Topological analysis of the combined networks revealed that many predicted interactions are disrupted in cancer, with E2F1, SP3 and NFκB1 emerging as major regulators (Figure 6). Interestingly, we predict that the hormone-responsive TF progesterone receptor plays only a minor role in the regulation of differentially expressed genes. Annotating nodes for druggability adds an additional dimension to the interpretation of the network, specifically identifying TFs (that is, E2F1, SP3, NFκB1, PGR and SMAD6) that can be targeted by approved anti-cancer drugs, presenting the possibility for intervening pharmaceutically to change the activity of these regulatory sub-networks.

Topological analysis of the complete network also suggests cross-regulation of angiogenesis-specific genes through SP3, NFκB1 and E2F1 in the normal and ovarian cancer networks, and we hypothesize that deregulation of these angiogenic genes may be associated with oncogenesis. Indeed, key interactions in this sub-network include the regulation of KDR and VIM by E2F1. KDR is a key player in initiating angiogenesis and a drug target in several cancers, including ovarian carcinoma [73], while VIM is a marker of the epithelial-mesenchymal transition, and there is growing evidence of its involvement in epithelial cancers [74].

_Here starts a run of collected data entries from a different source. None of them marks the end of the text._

### src/sv/assert_macros.svh
// Assertion macros shared by the thinning block RTL.
// Define ASSERT_OFF to compile every assertion out.
`ifndef ASSERT_MACROS_SVH
`define ASSERT_MACROS_SVH

`ifndef ASSERT_OFF

// Same-cycle implication, disabled while reset is asserted.
`define ASSERT_IMPLIES(label, clk, rst_n, ante, cons) \
    label: assert property (@(posedge clk) disable iff (!rst_n) (ante) |-> (cons)) \
        else $error("assertion failed");

// Next-cycle implication, disabled while reset is asserted.
`define ASSERT_NEXT(label, clk, rst_n, ante, cons) \
    label: assert property (@(posedge clk) disable iff (!rst_n) (ante) |=> (cons)) \
        else $error("assertion failed");

`else

`define ASSERT_IMPLIES(label, clk, rst_n, ante, cons)
`define ASSERT_NEXT(label, clk, rst_n, ante, cons)

`endif

`endif

### src/sv/gkt_pkg.sv
// Shared constants and types for the greedy keypoint thinning block.
// No dependencies.
package gkt_pkg;

    localparam int COORD_W            = 16;
    localparam int INDEX_W            = 16;
    localparam int THRESH_W           = 33;
    localparam int DIST_W             = 34;
    localparam int ENTRY_W            = 2 * COORD_W;
    localparam int MAX_SURVIVORS_DEF  = 64;

    localparam logic [INDEX_W-1:0]  INDEX_MAX    = '1;
    localparam logic [THRESH_W-1:0] THRESH_RESET = THRESH_W'(25600);

    // Step enables from the sequencer to the distance unit.
    typedef struct packed {
        logic diff_en;
        logic sq_x_en;
        logic sq_y_en;
    } t_dist_ctrl;

endpackage

### src/sv/gkt_point_if.sv
// Request channel carrying one keypoint into the thinning block.
// Depends on gkt_pkg.
interface gkt_point_if;
    logic                         valid;
    logic                         ready;
    logic                         start_req;
    logic [gkt_pkg::COORD_W-1:0]  pos_x;
    logic [gkt_pkg::COORD_W-1:0]  pos_y;

    modport source (output valid, start_req, pos_x, pos_y, input ready);
    modport sink   (input valid, start_req, pos_x, pos_y, output ready);
endinterface

### src/sv/gkt_kept_if.sv
// Request channel carrying one kept keypoint out of the thinning block.
// Depends on gkt_pkg.
interface gkt_kept_if;
    logic                         valid;
    logic                         ready;
    logic [gkt_pkg::COORD_W-1:0]  kept_x;
    logic [gkt_pkg::COORD_W-1:0]  kept_y;
    logic [gkt_pkg::INDEX_W-1:0]  point_index;
    logic                         store_full;

    modport source (output valid, kept_x, kept_y, point_index, store_full, input ready);
    modport sink   (input valid, kept_x, kept_y, point_index, store_full, output ready);
endinterface

### src/sv/gkt_dist_unit.sv
// Shared squared-distance unit: one 16x16 squarer used for dx then dy.
// Depends on gkt_pkg.
module gkt_dist_unit (
    input  logic                          i_clk,
    input  gkt_pkg::t_dist_ctrl           i_ctrl,
    input  logic [gkt_pkg::COORD_W-1:0]   i_pos_x,
    input  logic [gkt_pkg::COORD_W-1:0]   i_pos_y,
    input  logic [gkt_pkg::ENTRY_W-1:0]   i_entry,
    input  logic [gkt_pkg::THRESH_W-1:0]  i_thresh,
    output logic                          o_far
);
    localparam int CW = gkt_pkg::COORD_W;
    localparam int PW = 2 * gkt_pkg::COORD_W;

    logic [CW-1:0] r_dx;
    logic [CW-1:0] r_dy;
    logic [PW-1:0] r_acc;
    logic [PW-1:0] r_prod;
    logic [CW-1:0] ref_x;
    logic [CW-1:0] ref_y;
    logic [CW-1:0] sq_op;
    logic [PW-1:0] sq_res;
    logic [gkt_pkg::DIST_W-1:0] sq_sum;

    assign ref_x  = i_entry[PW-1:CW];
    assign ref_y  = i_entry[CW-1:0];
    assign sq_op  = i_ctrl.sq_y_en ? r_dy : r_dx;
    assign sq_res = PW'(sq_op) * PW'(sq_op);

    always_ff @(posedge i_clk) begin
        if (i_ctrl.diff_en) begin
            r_dx <= (i_pos_x >= ref_x) ? (i_pos_x - ref_x) : (ref_x - i_pos_x);
            r_dy <= (i_pos_y >= ref_y) ? (i_pos_y - ref_y) : (ref_y - i_pos_y);
        end
        if (i_ctrl.sq_x_en) begin
            r_acc <= sq_res;
        end
        if (i_ctrl.sq_y_en) begin
            r_prod <= sq_res;
        end
    end

    assign sq_sum = gkt_pkg::DIST_W'(r_acc) + gkt_pkg::DIST_W'(r_prod);
    assign o_far  = sq_sum >= gkt_pkg::DIST_W'(i_thresh);

endmodule

### src/sv/greedy_keypoint_thinning_top.sv
// Greedy keypoint thinning: a point is kept if its squared distance to every stored
// survivor of its set is at least the threshold. Each of up to MAX_SURVIVORS survivors
// passes the shared squarer through fetch, difference, square dx, square dy and compare;
// a kept point then waits in decide while the output register is held by the receiver.
// The block takes no new point until the current one is kept or dropped.
// Synchronous active-low reset clears sequencer, count, index, output valid; threshold 25600.
`include "assert_macros.svh"

module greedy_keypoint_thinning_top #(
    parameter int MAX_SURVIVORS = gkt_pkg::MAX_SURVIVORS_DEF
) (
    input  logic                          i_clk,
    input  logic                          i_rst_n,
    input  logic                          i_cfg_wr_en,
    input  logic [gkt_pkg::THRESH_W-1:0]  i_cfg_wr_data,
    gkt_point_if.sink                     i_pt,
    gkt_kept_if.source                    o_kept
);
    localparam int AW = (MAX_SURVIVORS > 1) ? $clog2(MAX_SURVIVORS) : 1;
    localparam int NW = $clog2(MAX_SURVIVORS + 1);
    localparam int CW = gkt_pkg::COORD_W;

    typedef enum logic [2:0] {
        S_IDLE,
        S_FETCH,
        S_DIFF,
        S_SQX,
        S_SQY,
        S_CMP,
        S_DECIDE
    } t_state;

    t_state                        r_state;
    logic [gkt_pkg::THRESH_W-1:0]  r_thresh;
    logic [NW-1:0]                 r_count;
    logic [NW-1:0]                 r_i;
    logic [gkt_pkg::INDEX_W-1:0]   r_set_index;
    logic [gkt_pkg::INDEX_W-1:0]   r_cur_index;
    logic [CW-1:0]                 r_x;
    logic [CW-1:0]                 r_y;
    logic [gkt_pkg::ENTRY_W-1:0]   r_entry;
    logic [gkt_pkg::ENTRY_W-1:0]   r_mem [MAX_SURVIVORS];
    logic                          r_out_valid;
    logic [CW-1:0]                 r_out_x;
    logic [CW-1:0]                 r_out_y;
    logic [gkt_pkg::INDEX_W-1:0]   r_out_index;
    logic                          r_out_full;

    logic [NW-1:0]                 n_count;
    logic [gkt_pkg::INDEX_W-1:0]   n_set_index;
    logic [NW-1:0]                 n_i;
    gkt_pkg::t_dist_ctrl           dist_ctrl;
    logic                          far;
    logic                          pt_acc;
    logic                          out_free;
    logic                          has_room;

    assign pt_acc   = i_pt.valid && i_pt.ready;
    assign out_free = !r_out_valid || o_kept.ready;
    assign has_room = r_count < NW'(MAX_SURVIVORS);
    assign n_i      = r_i + NW'(1);

    // A start request clears the set before this point is handled.
    assign n_count     = i_pt.start_req ? '0 : r_count;
    assign n_set_index = i_pt.start_req ? '0 : r_set_index;

    assign dist_ctrl.diff_en = (r_state == S_DIFF);
    assign dist_ctrl.sq_x_en = (r_state == S_SQX);
    assign dist_ctrl.sq_y_en = (r_state == S_SQY);

    gkt_dist_unit u_dist (
        .i_clk    (i_clk),
        .i_ctrl   (dist_ctrl),
        .i_pos_x  (r_x),
        .i_pos_y  (r_y),
        .i_entry  (r_entry),
        .i_thresh (r_thresh),
        .o_far    (far)
    );

    always_ff @(posedge i_clk) begin
        if (r_state == S_FETCH) begin
            r_entry <= r_mem[r_i[AW-1:0]];
        end
        if (r_state == S_DECIDE && out_free && has_room) begin
            r_mem[r_count[AW-1:0]] <= {r_x, r_y};
        end
    end

    always_ff @(posedge i_clk) begin
        if (!i_rst_n) begin
            r_state     <= S_IDLE;
            r_thresh    <= gkt_pkg::THRESH_RESET;
            r_count     <= '0;
            r_i         <= '0;
            r_set_index <= '0;
            r_out_valid <= 1'b0;
        end else begin
            if (i_cfg_wr_en) begin
                r_thresh <= i_cfg_wr_data;
            end
            // S_DECIDE reloads the output register itself
            if (o_kept.valid && o_kept.ready && r_state != S_DECIDE) begin
                r_out_valid <= 1'b0;
            end
            unique case (r_state)
                S_IDLE: begin
                    if (pt_acc) begin
                        r_x         <= i_pt.pos_x;
                        r_y         <= i_pt.pos_y;
                        r_count     <= n_count;
                        r_cur_index <= n_set_index;
                        r_set_index <= (n_set_index == gkt_pkg::INDEX_MAX) ?
                                       n_set_index : n_set_index + 1'b1;
                        r_i         <= '0;
                        r_state     <= (n_count == '0) ? S_DECIDE : S_FETCH;
                    end
                end
                S_FETCH: r_state <= S_DIFF;
                S_DIFF:  r_state <= S_SQX;
                S_SQX:   r_state <= S_SQY;
                S_SQY:   r_state <= S_CMP;
                S_CMP: begin
                    if (!far) begin
                        // drop: too close to a survivor
                        r_state <= S_IDLE;
                    end else if (n_i == r_count) begin
                        r_state <= S_DECIDE;
                    end else begin
                        r_i     <= n_i;
                        r_state <= S_FETCH;
                    end
                end
                S_DECIDE: begin
                    // hold until the output register is free
                    if (out_free) begin
                        r_out_valid <= 1'b1;
                        r_out_x     <= r_x;
                        r_out_y     <= r_y;
                        r_out_index <= r_cur_index;
                        r_out_full  <= !has_room;
                        if (has_room) begin
                            r_count <= r_count + NW'(1);
                        end
                        r_state <= S_IDLE;
                    end
                end
                default: r_state <= S_IDLE;
            endcase
        end
    end

    assign i_pt.ready         = (r_state == S_IDLE);
    assign o_kept.valid       = r_out_valid;
    assign o_kept.kept_x      = r_out_x;
    assign o_kept.kept_y      = r_out_y;
    assign o_kept.point_index = r_out_index;
    assign o_kept.store_full  = r_out_full;

    `ASSERT_IMPLIES(a_count_bound, i_clk, i_rst_n, 1'b1, r_count <= NW'(MAX_SURVIVORS))
    `ASSERT_IMPLIES(a_cmp_in_range, i_clk, i_rst_n, r_state == S_CMP, r_i < r_count)
    `ASSERT_NEXT(a_accept_busy, i_clk, i_rst_n, pt_acc, r_state != S_IDLE)
    `ASSERT_IMPLIES(a_out_from_decide, i_clk, i_rst_n, $rose(r_out_valid), $past(r_state) == S_DECIDE)

endmodule

### src/flat_wrapper.sv
// flat-port wrapper written by rule: the top's interface ports become plain ports
module greedy_keypoint_thinning_top_flat 
#(
    parameter int MAX_SURVIVORS = gkt_pkg::MAX_SURVIVORS_DEF
)
  (i_clk, i_rst_n, i_cfg_wr_en, i_cfg_wr_data, i_pt_valid, i_pt_start_req, i_pt_pos_x, i_pt_pos_y, i_pt_ready, o_kept_valid, o_kept_kept_x, o_kept_kept_y, o_kept_point_index, o_kept_store_full, o_kept_ready);
  gkt_point_if i_pt_i ();
  gkt_kept_if o_kept_i ();
  input  logic i_clk;
  input  logic i_rst_n;
  input  logic i_cfg_wr_en;
  input  logic [gkt_pkg::THRESH_W-1:0] i_cfg_wr_data;
  input wire logic [$bits(i_pt_i.valid)-1:0] i_pt_valid;
  input wire logic [$bits(i_pt_i.start_req)-1:0] i_pt_start_req;
  input wire logic [$bits(i_pt_i.pos_x)-1:0] i_pt_pos_x;
  input wire logic [$bits(i_pt_i.pos_y)-1:0] i_pt_pos_y;
  output wire logic [$bits(i_pt_i.ready)-1:0] i_pt_ready;
  output wire logic [$bits(o_kept_i.valid)-1:0] o_kept_valid;
  output wire logic [$bits(o_kept_i.kept_x)-1:0] o_kept_kept_x;
  output wire logic [$bits(o_kept_i.kept_y)-1:0] o_kept_kept_y;
  output wire logic [$bits(o_kept_i.point_index)-1:0] o_kept_point_index;
  output wire logic [$bits(o_kept_i.store_full)-1:0] o_kept_store_full;
  input wire logic [$bits(o_kept_i.ready)-1:0] o_kept_ready;
  assign i_pt_i.valid = i_pt_valid;
  assign i_pt_i.start_req = i_pt_start_req;
  assign i_pt_i.pos_x = i_pt_pos_x;
  assign i_pt_i.pos_y = i_pt_pos_y;
  assign i_pt_ready = i_pt_i.ready;
  assign o_kept_valid = o_kept_i.valid;
  assign o_kept_kept_x = o_kept_i.kept_x;
  assign o_kept_kept_y = o_kept_i.kept_y;
  assign o_kept_point_index = o_kept_i.point_index;
  assign o_kept_store_full = o_kept_i.store_full;
  assign o_kept_i.ready = o_kept_ready;
  greedy_keypoint_thinning_top #(.MAX_SURVIVORS(MAX_SURVIVORS)) u_core (.i_clk(i_clk), .i_rst_n(i_rst_n), .i_cfg_wr_en(i_cfg_wr_en), .i_cfg_wr_data(i_cfg_wr_data), .i_pt(i_pt_i), .o_kept(o_kept_i));
endmodule
### config.mk
export PLATFORM = sky130hd
export DESIGN_NAME = greedy_keypoint_thinning_top_flat
export DESIGN_NICKNAME = d
export VERILOG_FILES = /design/src/sv/gkt_pkg.sv /design/src/sv/gkt_point_if.sv /design/src/sv/gkt_kept_if.sv /design/src/sv/gkt_dist_unit.sv /design/src/sv/greedy_keypoint_thinning_top.sv /design/src/flat_wrapper.sv
export VERILOG_INCLUDE_DIRS = /design/src /design/src/sv
export SDC_FILE = /design/constraint.sdc
export NUM_CORES = 2
export LEC_CHECK = 0
export BUFFER_PORTS_ARGS = -buffer_cell sky130_fd_sc_hd__clkbuf_2
export CAP_MARGIN = 20
export CORE_ASPECT_RATIO = 1.25
export CORE_MARGIN = 1.5
export CORE_UTILIZATION = 35
export CTS_CLUSTER_SIZE = 14
export DETAILED_ROUTE_END_ITERATION = 10
export GPL_ROUTABILITY_DRIVEN = 0
export PLACE_DENSITY = 0.46
export SLEW_MARGIN = 10
export SYNTH_ARGS = -nofsm -noshare
export SYNTH_HDL_FRONTEND = slang
export SYNTH_SLANG_ARGS = --single-unit
### constraint.sdc
create_clock -name i_clk -period 11.7 [get_ports i_clk]
set_input_delay 1.17 -clock i_clk [delete_from_list [all_inputs] [get_ports i_clk]]
set_output_delay 1.17 -clock i_clk [all_outputs]
set_load 0.05 [all_outputs]
==> impl_metrics.env <==
export IMPL_finalHoldViolCount=0
export IMPL_finalCriticalPeriod_ns=8.89
export IMPL_clock_sinks=2338
export IMPL_synthCells=5134
export IMPL_ctsLongestPathBuffers=4
export IMPL_synth_area_leaders="edfxtp_1 68%, mux4_2 15%, fa_1 3.3%"
export IMPL_numCtsBuffers=239
export IMPL_max_cap_viol_count=0
export IMPL_rsz0062_at_grt="no"
export IMPL_synth_top_area_share=0.682
export IMPL_post_route_drc_count=0
export IMPL_clock_fmax_ghz=0.112
export IMPL_portBuffers=121
export IMPL_fin_area_um2=114000
export IMPL_yosysWarnings=0
export IMPL_synth_avg_cell_area_um2=19.5
export IMPL_cp_cell_sequence="nor3b_2, buf_4, mux2i_1, inv_1, nand2_1, fa_1, fa_1, inv_1, fa_1, fa_1, fa_1, inv_1, fa_1, inv_1, ha_1, a2111oi_0, o211ai_1, a22oi_1, o21ai_0, a21oi_1, a21oi_1, a21o_1, a21oi_1, xnor2_1"
export IMPL_fill_cells=25500
export IMPL_slew_viol_final=0
export IMPL_crit_required_ns=12.30
export IMPL_rr_worst_depth=24
export IMPL_clk_insertion_delay_late_ns=0.91
export IMPL_grt_ovfl_total=0
export IMPL_cts_tree="done"
export IMPL_hold_class="reg2reg"
export IMPL_worst_path_max_delay_cell="dfxtp_1"
export IMPL_holdPathEnd="u_core.o_kept.point_index[14]"
export IMPL_ys_seq_area_frac=0.695
export IMPL_coreArea_um2=284000
export IMPL_timing_rr_start="u_core.r_state[2]"
export IMPL_finalSetupTns_ns=0
export IMPL_path_delay_family="adder cells"
export IMPL_worstSetupStartpointType="flip-flop"
export IMPL_drt_vias_per_instance=5.25
export IMPL_critPathKind="reg2reg"
export IMPL_die_h_um=601
export IMPL_worst_endpoint_arrival_ns=9.50
export IMPL_cpPeakStageDelay_ns=0.66
export IMPL_grt_pass1_wl_mm=397
export IMPL_period_share=0.760
export IMPL_wl_mm=281
export IMPL_postRouteAntennaNets=0
export IMPL_synth_largest_area_cell="edfxtp_1"
export IMPL_cts_setup_buffers=0
export IMPL_cp_num_buf_inv=5
export IMPL_min_delay_path_depth=0
export IMPL_cts_root_buf="clkbuf_16"
export IMPL_die_x_um=481
export IMPL_cts_repair_resized=0
export IMPL_crit_path_max_fanout=51
export IMPL_synth_ff_type="edfxtp_1"
export IMPL_clk_pin_slew_ns=0.06
export IMPL_core_rowCount=219
export IMPL_placed_area_um2=106000
export IMPL_synth_common_cells="2,271 x edfxtp_1, 666 x mux4_2, 355 x inv_1, 226 x ha_1, 191 x nor2_1"
export IMPL_slew_headroom=0.293
export IMPL_worstMarginPinSlew_ns=1.06
export IMPL_start_util=0.352
export IMPL_dp_hpwl_mm=169
export IMPL_yosysMostFrequentCell="edfxtp_1"
export IMPL_dieArea_um2=289000
export IMPL_final_setup_viol_count=0
export IMPL_synth_seq_cells=2338
export IMPL_synth_enable_flop_cells=2271
export IMPL_grt_pass1_vias=52100
export IMPL_r2r_slack_ns=2.81
export IMPL_skew_ns=0.0593
export IMPL_startpoint="u_core.r_state[2]"
export IMPL_initialDrtViolationCount=3838
export IMPL_drt_wirelength_per_cell_um=30.0
export IMPL_worstReg2RegEnd="u_core.u_dist.r_prod[28]"
export IMPL_grtUsageTotal=0.194
export IMPL_io_pins=122
export IMPL_syn_area_um2=100000
export IMPL_antenna_found_initial=18
export IMPL_ys_types=76
export IMPL_grt_max_degree=124
export IMPL_drive_gt1_frac=0.247
export IMPL_end_kind="flip-flop"
export IMPL_outcome="complete, no violations"
export IMPL_min_delay_start="u_core.r_cur_index[14]"
export IMPL_dr_total_vias=49200
export IMPL_ctsHoldBuffers=0
export IMPL_drt_first_pass_iters=7
export IMPL_nets=5896
export IMPL_htree_levels=4
export IMPL_syn_to_final_growth_pct=13.7
export IMPL_async_reset_ff_frac=0
export IMPL_synth_nets=5597
export IMPL_cp_common_cell="fa_1"
## flip-flops by register name, indices dropped and copies added, names as in the netlist
register / count
u_core.u_dist.r_prod: 31
u_core.r_i: 7
u_core.r_count: 7
u_core.r_x: 16
u_core.u_dist.r_dy: 16
u_core.r_entry: 32
u_core.r_mem: 2048
u_core.r_set_index: 16
u_core.o_kept.point_index: 16
u_core.r_state: 3
u_core.r_y: 16
u_core.r_thresh: 33
u_core.u_dist.r_dx: 16
u_core.u_dist.r_acc: 31
u_core.o_kept.valid: 1
u_core.o_kept.kept_y: 16
u_core.o_kept.store_full: 1
u_core.o_kept.kept_x: 16
u_core.r_cur_index: 16
## placed cells by master, fill, tap and decap left out, drive strengths merged, types with 11 or more instances in the layout
| master | synthesis | layout |
|---|---|---|
| buf | 97 | 152 |
| a21oi | 99 | 99 |
| a21o | 45 | 45 |
| mux2 | 20 | 20 |
| nand4 | 17 | 17 |
| o21a | 14 | 14 |
| o21bai | 16 | 16 |
| mux2i | 71 | 71 |
| dfxtp | 67 | 67 |
| ha | 226 | 226 |
| nor2b | 75 | 75 |
| nand2b | 11 | 11 |
| nand2 | 174 | 174 |
| fa | 166 | 166 |
| nor2 | 192 | 192 |
| nor3 | 42 | 42 |
| a211oi | 16 | 16 |
| mux4 | 666 | 666 |
| inv | 357 | 361 |
| a31oi | 17 | 17 |
| and2 | 19 | 19 |
| bufinv | 0 | 23 |
| nand3 | 32 | 32 |
| o21ai | 62 | 62 |
| xnor2 | 74 | 74 |
| and3 | 17 | 17 |
| or3 | 12 | 12 |
| xor2 | 31 | 31 |
| clkinv | 4 | 90 |
| clkbuf | 118 | 426 |
| edfxtp | 2271 | 2271 |
| o211ai | 11 | 11 |
## area by class of cell
cell class	instances	area (um2)	share of cell area
Antenna cell	8	20.0	0.000176
Clock buffer	305	6400	0.0563
Clock inverter	120	1170	0.0103
Inverter	361	1360	0.0119
Multi-Input combinational cell	2220	28700	0.252
Sequential cell	2338	69600	0.612
Tap cell	3757	4700	0.0413
Timing Repair Buffer	273	1840	0.0162
## worst max-delay path by stage
stage	endpoint	slack [ns]	depth (start not counted)
final	u_core.u_dist.r_prod[28]	2.81	24
after global routing	u_core.u_dist.r_prod[28]	2.27	24
after CTS	u_core.u_dist.r_prod[28]	2.68	24
after detailed placement	u_core.u_dist.r_prod[28]	2.76	24
after global placement	u_core.u_dist.r_acc[28]	2.97	24
after floorplan	u_core.u_dist.r_acc[31]	3.38	26
## per-stage QoR
stage | setup WS (ns) | std cells | hold WS [ns] | utilization
after global placement | 2.97 | 8947 | 0.400 | 0.373
after global routing | 2.27 | 9375 | 0.389 | 0.400
after detailed placement | 2.76 | 8948 | 0.406 | 0.373
after CTS | 2.68 | 9373 | 0.356 | 0.400
after floorplan | 3.38 | 5134 | 0.400 | -
final | 2.81 | 9382 | 0.421 | 0.400
## cells by family after synthesis
group / after synthesis / share of synthesized area
xor gates and xnor gates: 105 / 0.00919
and+or+nand+nor: 633 / 0.0304
adders and majority gates: 392 / 0.0615
DFF: 2338 / 0.695
AOI/OAI and AO/OA: 333 / 0.0215
muxes: 757 / 0.159
buffers and inverters: 576 / 0.0229
## routing by layer
metal	GRT usage	part of all wire
met5	0	0.000039
met4	0.0511	0.027
met3	0.0224	0.042
met2	0.341	0.52
met1	0.252	0.41
Power is not shown: default switching activity piles up to over one toggle a cycle in this logic, so the estimate is an artifact.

Based on our structured survey of published literature, we propose functional models for two potential novel interactions: E2F1 with DKK1 via WNT signaling, and E2F1 with HSD17B2 via estrogen synthesis. Independent of our analysis, there is evidence supporting the presence of an E2F1-binding site in the DKK1 promoter [75], which further supports our prediction. This illustrates the ability of GRNI to reveal interactions that have not yet been validated.

Conclusions

Our study represents a concrete application of GRNI to ovarian cancer, demonstrating how this approach can discover novel gene regulatory interactions and uncover deregulation of critical processes, such as angiogenesis, which otherwise may not be detected by classical microarray data analysis. We present the complete cycle of computational systems biological research, from genome-scale data analysis via GRNI and evaluation of methods, to prediction of novel, testable hypotheses and generation of new insight. Especially when integrated with experimental validation, GRNI can be a powerful tool in understanding how regulatory networks are disrupted and rewired, identifying novel regulatory interactions as well as broader systemic disruptions in key oncogenic processes.